(The task) The answer should be one number, the count of lines in the data with "localparam".

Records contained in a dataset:
Background: an optimization exercise with open tools, aiming at small area, a short achievable clock period and few clock cycles per item. Do not read the settings as production practice.
In this exercise RTL edits were held to simulation tests only and were not proved equivalent to the original.
Power is estimated from default activity; no workload was simulated.

===== flow/constraint.sdc =====
create_clock -name core_clock -period 6.0 [get_ports {clk}]
set_input_delay 1.2000 -clock core_clock [delete_from_list [all_inputs] [get_ports {clk}]]
set_output_delay 1.2000 -clock core_clock [all_outputs]
set_load 0.01 [all_outputs]

===== flow/config.mk =====
export PLATFORM = sky130hd
export DESIGN_NAME = stack_mem_responder
export DESIGN_NICKNAME = stack_mem_responder
export VERILOG_FILES = /design/flow/design.v
export SDC_FILE = /design/flow/constraint.sdc
export NUM_CORES = 4
export LEC_CHECK = 0
export CAP_MARGIN = 20
export CORE_MARGIN = 2
export CORE_UTILIZATION = 40
export SLEW_MARGIN = 20

===== flow/design.v =====
module stack_mem_responder #(
  parameter int unsigned             WIDTH     = 32,
  parameter int unsigned             DEPTH     = 64,
  parameter int unsigned             AW        = 6,
  parameter logic [WIDTH-1:0]        STACK_TOP = 32'd64
) (
  input  logic             clk,
  input  logic             rst,
  input  logic             req_valid,
  output logic             req_ready,
  input  logic [2:0]       req_op,
  input  logic [WIDTH-1:0] req_addr,
  input  logic [WIDTH-1:0] req_wdata,
  output logic             resp_valid,
  input  logic             resp_ready,
  output logic [WIDTH-1:0] resp_rdata,
  output logic             resp_is_ret,
  output logic [1:0]       resp_err,
  output logic [AW:0]      occupancy
);
  typedef enum logic [1:0] {IDLE, ACCESS, RESP} state_e;
  localparam logic [2:0]       OP_PUSH = 3'b001;
  localparam logic [2:0]       OP_POP  = 3'b010;
  localparam logic [2:0]       OP_CALL = 3'b011;
  localparam logic [2:0]       OP_RET  = 3'b100;
  localparam logic [WIDTH-1:0] BASE    = STACK_TOP - WIDTH'(DEPTH);
  localparam logic [AW:0]      FULL    = (AW+1)'(DEPTH);
  state_e           state_q, state_d;
  logic [2:0]       op_q, op_d;
  logic [WIDTH-1:0] addr_q, addr_d;
  logic [WIDTH-1:0] wdata_q, wdata_d;
  logic [WIDTH-1:0] rdata_q, rdata_d;
  logic             is_ret_q, is_ret_d;
  logic [1:0]       err_q, err_d;
  logic [AW:0]      occ_q, occ_d;
  logic [WIDTH-1:0] mem [DEPTH];
  logic             mem_we;
  logic [WIDTH-1:0] offset;
  logic [AW-1:0]    idx;
  logic             in_range;
  logic             is_wr;
  logic             is_rd;
  assign offset   = addr_q - BASE;
  assign idx      = offset[AW-1:0];
  assign in_range = (offset < WIDTH'(DEPTH));
  assign is_wr    = (op_q == OP_PUSH) || (op_q == OP_CALL);
  assign is_rd    = (op_q == OP_POP)  || (op_q == OP_RET);
  always_comb begin
    state_d  = state_q;
    op_d     = op_q;
    addr_d   = addr_q;
    wdata_d  = wdata_q;
    rdata_d  = rdata_q;
    is_ret_d = is_ret_q;
    err_d    = err_q;
    occ_d    = occ_q;
    mem_we   = 1'b0;
    case (state_q)
      IDLE: begin
        if (req_valid) begin
          op_d    = req_op;
          addr_d  = req_addr;
          wdata_d = req_wdata;
          state_d = ACCESS;
        end
      end
      ACCESS: begin
        is_ret_d = (op_q == OP_RET);
        rdata_d  = '0;
        state_d  = RESP;
        if (!(is_wr || is_rd) || !in_range) begin
          err_d = 2'b11;
        end else if (is_wr && (occ_q == FULL)) begin
          err_d = 2'b01;
        end else if (is_rd && (occ_q == '0)) begin
          err_d = 2'b10;
        end else begin
          err_d = 2'b00;
          if (is_wr) begin
            mem_we = 1'b1;
            occ_d  = occ_q + 1'b1;
          end else begin
            rdata_d = mem[idx];
            occ_d   = occ_q - 1'b1;
          end
        end
      end
      RESP: begin
        if (resp_ready) state_d = IDLE;
      end
      default: state_d = IDLE;
    endcase
  end
  always_ff @(posedge clk or negedge rst) begin
    if (!rst) begin
      state_q  <= IDLE;
      op_q     <= '0;
      addr_q   <= '0;
      wdata_q  <= '0;
      rdata_q  <= '0;
      is_ret_q <= 1'b0;
      err_q    <= '0;
      occ_q    <= '0;
    end else begin
      state_q  <= state_d;
      op_q     <= op_d;
      addr_q   <= addr_d;
      wdata_q  <= wdata_d;
      rdata_q  <= rdata_d;
      is_ret_q <= is_ret_d;
      err_q    <= err_d;
      occ_q    <= occ_d;
    end
  end
  always_ff @(posedge clk) begin
    if (mem_we) mem[idx] <= wdata_q;
  end
  assign req_ready   = (state_q == IDLE);
  assign resp_valid  = (state_q == RESP);
  assign resp_rdata  = rdata_q;
  assign resp_is_ret = is_ret_q;
  assign resp_err    = err_q;
  assign occupancy   = occ_q;
endmodule

===== flow/run.sh =====
#!/bin/bash
# synth_recipe.tcl (not shown) runs the flow's synth.tcl, then flattens the netlist and writes it again
# the make line also repeats each setting of config.mk as NAME=value (left out here)
make -C /OpenROAD-flow-scripts/flow DESIGN_CONFIG=/design/flow/config.mk WORK_HOME=/design/flow/orfs CLKGATE_MAP_FILE= SYNTH_SCRIPT=/design/flow/synth_recipe.tcl finish

==> metrics.csv <==
metric,value,unit
rows,167,
path_max_fanout,58,
clock_skew,0.0746,ns
place.gp.congestion,0.833,
clockRootBuffer,clkbuf_16,
ctsResizeCount,0,
r2r_end,rdata_q[9],
grt_max_degree,219,
synthCells,4438,
p_sw_share,34.4,%
synth_edf_count,2048,
drv_slew,0,
dieArea,212000,um2
hold_violations,0,
drt-initial-drc-count,6333,
cts_setup_buffers,0,
fp.dieH,460,um
reg2reg_from,addr_q[0],
clk_pin_slew,0.07,ns
synth.most_common_cell,edfxtp_1,
core_area,207000,um2
layout_setup_ws,1.73,ns
place.detailed.hpwl,135,mm
synthTopCellsByArea,"edfxtp_1 74%, mux4_2 5.3%, mux2i_1 3.9%",
clk_latency,0.87,ns
worst_pin_slew,1.22,ns
ys_seq_elements,2159,
synth_area,83200,um2
fin_crit,4.27,ns
finalSetupTns,0,ns
startpoint_type,flop,
placed_cells_incl_taps,7109,
grt_setup_unrepaired,no,
fin_nets,4702,
rr_worst_depth,7,
final_util,46.2,%
ys.flop_type,edfxtp_1,
use_met1,32.2,%
pwr-share-comb,29.6,%
timing.final.crit_share,71.2,%
grt_use_met2,33.1,%
powerDensity,491,nW/um2
pre_cts_ws,1.73,ns
first_pass_iters,6,
via_per_inst,5.96,
syn_nets,4515,
clkPwrFrac,29.0,%
cp-end-kind,flop,
p_switching,16.2,mW
layout.cells.non_filler,7527,
grt_antenna_before_repair,16,
ant_nets,0,
crit_arrival,4.95,ns
slew_headroom,18.9,%
io_pins,115,
total_leakage_power,29.9,nW
port_buffers,114,
htreeDepth,4,
numCtsBuffers,213,
synth_top_area_share,73.9,%
crit_required,6.68,ns
area_growth_syn_to_layout,14.9,%
seq_area_frac_synth,77.3,%
grt.busiest_layer,met2,
cts_tree,done,
yosys.area.top_type,edfxtp_1,
cap_violations,0,
hold_class,input port to asynchronous set/reset pin,
ir_drop,0.000863,V
gr-usage-all-layers,21.8,%
clock_sinks,2159,
grt_overflow,0,
synth_cell_types,60,
reg2reg_slack,1.73,ns
wl_per_cell,31.1,um
synth_common_cells,"2048 x edfxtp_1, 320 x mux2i_1, 194 x mux4_2",
outcome,no timing/DRC/antenna violations,
finalSetupViolCount,0,
via_count,44877,
synthArstFlopShare,5.14,%
initial_utilization,40.2,%
drive_gt1_share,19.5,%
drc,0,
fmax,234,MHz
seqPwrFrac,41.4,%
path_class,flop to flop,
ctsHoldBuffers,0,
grt_use_met3,3.79,%
grt_pass1_wl,330,mm
syn_area_per_cell,18.7,um2
p_int,30.8,mW
ys_warn_count,1,
die_w,460,um
clockBufferDepth,3,
first_global_vias,43257,
drt_wl_total,234,mm
state kept, by name, summed over array words and instances, names as in the netlist:
register / flops
rdata_q: 32
wdata_q: 32
op_q: 3
state_q: 2
mem: 2048
is_ret_q: 1
addr_q: 32
occ_q: 7
err_q: 2
power by group through the flow:
stage	Clock, mW	Sequential [mW]	Combinational (mW)
after floorplan	0	20.4	7.10
after global placement	0	19.7	13.7
after detailed placement	0	19.8	13.9
after CTS	13.8	19.4	13.9
after global routing	14.3	19.5	14.5
final	13.6	19.4	13.9
how the worst max path moves through the flow:
stage	startpoint	slack [ns]	to
2_1_floorplan	addr_q[2]	2.64	mem[31][0]
3_3_place_gp	addr_q[2]	0.79	rdata_q[19]
3_5_place_dp	addr_q[0]	1.73	rdata_q[9]
4_1_cts	addr_q[0]	1.68	rdata_q[9]
5_1_grt	addr_q[0]	1.58	rdata_q[9]
6_report	addr_q[0]	1.73	rdata_q[9]
metal layers:
metal	wire length [um]	vias to the layer above	part of all wire, %
met3	21100	312	9.0
li1	-	18711	-
met2	107000	2249	46
met4	7470	8	3.2
met1	98300	23597	42
met5	49	-	0.021
through the flow:
stage	hold slack (ns)	instance area [um2]	total power, mW
floorplan	0.481	83200	27.5
global placement	0.477	88200	33.4
detailed placement	0.483	88300	33.6
CTS	0.431	95500	47.1
global route	0.477	95600	48.3
finish	0.434	95600	46.9
logic make-up after synthesis:
group,count (synthesis),share of synthesized area [%]
compound gates,757,6.53
xor+xnor,7,0.0737
fa+ha+maj,6,0.0993
buf+inv,315,1.77
flops,2159,77.3
mux,587,10.1
simple gates,607,4.17
critical path, cell delays in order (launching register included):
cell and delay (ns):
dfrtp_4 0.78, buf_4 0.60, buf_12 0.46, mux4_2 0.60, a22oi_1 0.74, nand4_1 0.42
nor3_1 0.27, o21ai_1 0.10
cell usage in the layout, fill, tap and decap left out, types with 8 or more instances in the layout:
| cell type | instances |
|---|---|
| clkdlybuf4s50_1 | 113 |
| bufinv_16 | 23 |
| nor3_1 | 28 |
| a221oi_1 | 161 |
| clkinv_16 | 8 |
| mux2_2 | 73 |
| clkinv_2 | 40 |
| nor2_4 | 65 |
| o21a_1 | 31 |
| dfrtp_2 | 32 |
| clkbuf_8 | 14 |
| nand4_1 | 59 |
| dfrtp_1 | 76 |
| buf_4 | 145 |
| diode_2 | 8 |
| o21ai_1 | 29 |
| a2111oi_0 | 18 |
| a22o_1 | 59 |
| clkbuf_1 | 51 |
| buf_12 | 16 |
| mux4_2 | 194 |
| edfxtp_1 | 2048 |
| or3b_2 | 58 |
| nand3_1 | 60 |
| clkbuf_16 | 213 |
| or3_1 | 28 |
| nor2_2 | 9 |
| o21ai_0 | 19 |
| nand3b_1 | 116 |
| a22oi_1 | 125 |
| clkinv_1 | 42 |
| o22ai_1 | 157 |
| nor2_1 | 54 |
| mux2i_1 | 320 |
| nand2_1 | 85 |
| a21oi_1 | 125 |
layout make-up:
type,instances,area (um2)
fillers,17317,111000
repair buffers,279,2640
clock inverters,127,1460
well taps,2704,3380
multi-input cells,1964,18000
clock buffers,278,5710
inverters,8,30.0
diodes,8,20.0
flip-flops and latches,2159,64300
Testbench counts, summed over its fixed seeds: cycles 36,000, items 12,000.

what the ideal ports hide:
Ports are ideal in the flow. The routed layout listed here was re-timed in OpenROAD.
Step 1, drivers: a clkbuf_16 drives clk and a buf_2 each remaining input, both assumed.
Step 2 also shifts input and output timing later by t, the mid clock arrival at the registers, as if the neighbouring blocks saw the same clock.
Three values: ideal, step 1, step 2; two values: the first two.
t (ns): 0.927
setup slack, ns: 1.727 / 1.727 / 1.727
worst setup path at the end: register to register
slew at the worst register clock pin (ns): 0.07 / 0.07
After both steps setup and hold are still met in this run. For this run, drivers alone change the setup slack by 0.000 ns; drivers and shift together by 0.000 ns.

(Answer to this problem) 6